Deep breath. Then, preempting anything the Voice might say, Control launched into a shouted string of obscenities of the most vile kind, contorting his throat, hurting it. After a surprised pause, the Voice shouted “Enough!” then muttered something long and quivery and curling. Control lost the thread. The bullhorn went off. Control shook himself out of it, read the words on the orange sheet of paper. Checked off the first line. Launched again into a string of obscenities. “Enough!” Again, persistent, stubborn, the Voice muttered something, this time moist and short and darting. Control floated and floated and forgot. The bullhorn went off. Control saw the words on the orange sheet of paper. Checked off the second line. Obscenities. Mutters. Floating. Bullhorn ripping through. Control saw the words on the orange sheet of paper. Check mark. Repeat. Rinse. Repeat. Fifth time. Sixth time. The seventh time the script changed. He fed back to the Voice all the muttering glottal, moist, soft words he’d gleaned from the director’s cheat sheet. Heard the wet gasp and shriek of hitting the target, then an awkward lunge of words toward him, but feeble, disconnected, unintelligible.

That had left a scar. He doubted his incantation had had the full effect, but the point was that the Voice knew and had had a very unpleasant experience.

The bullhorn went off. Control saw the words on the orange sheet of paper. He was done. The Voice was done. They’d have to get another handler, one not quite so manipulative.

“Here’s a joke for you,” Control said. “What’s the difference between a magician and a spy?” Then he hung up.

* * *

He had reviewed the surveillance of his Wednesday and Thursday conversations with the Voice on Friday night after a vigorous jog. He’d been suspicious, hadn’t trusted the way he seemed to fade in and out during those conversations, or how the Voice had infiltrated his thoughts.
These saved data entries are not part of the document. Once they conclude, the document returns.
### config.mk
export PLATFORM = sky130hd
export DESIGN_NAME = uart_tx_arbiter
export DESIGN_NICKNAME = d
export VERILOG_FILES = /design/src/rtl/uart_tx_arbiter.sv
export SDC_FILE = /design/constraint.sdc
export NUM_CORES = 1
export LEC_CHECK = 0
export ABC_CLOCK_PERIOD_IN_PS = 4770
export CAP_MARGIN = 20
export CORE_AREA = 2 2 58 60
export CTS_CLUSTER_SIZE = 10
export DETAILED_ROUTE_END_ITERATION = 12
export DIE_AREA = 0 0 60 62
export GPL_ROUTABILITY_DRIVEN = 0
export PLACE_DENSITY = 0.7
export SLEW_MARGIN = 5
export SYNTH_ARGS = -nofsm -noshare
export SYNTH_HDL_FRONTEND = slang
export SYNTH_SLANG_ARGS = --single-unit
### constraint.sdc
create_clock -name CLK -period 4.77 [get_ports CLK]
set_input_delay 0.954 -clock CLK [delete_from_list [all_inputs] [get_ports CLK]]
set_output_delay 0.954 -clock CLK [all_outputs]
set_load 0.02 [all_outputs]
With Chorizo on his lap, and the feed piped in from his phone to the television, Control had seen the Voice execute hypnotic commands, seen himself become unfocused, head floating a bit on his neck, eyelids fluttering, while the Voice, never dropping the metallic, guttural disguise, gave him orders and suggestions. The Voice told him not to worry about Whitby, to put his concern aside, minimize it, because “Whitby’s never mattered.” But then later backtracked and expressed interest in him finding Whitby’s strange room. Had he been drawn to that hidey-hole because of some subliminal intel? A reference to Grace, along with an order to go back to her office, then some dithering about “too risky” when the Voice learned about the new locks. A lot of exasperation about the director’s notes and the slow progress in sorting through them. That this was mostly due to the director’s disorganized process made him wonder if that had been the point of the chaos. Had the Voice even told Control to go by “Control” at the agency? Resisted the madness of such thoughts.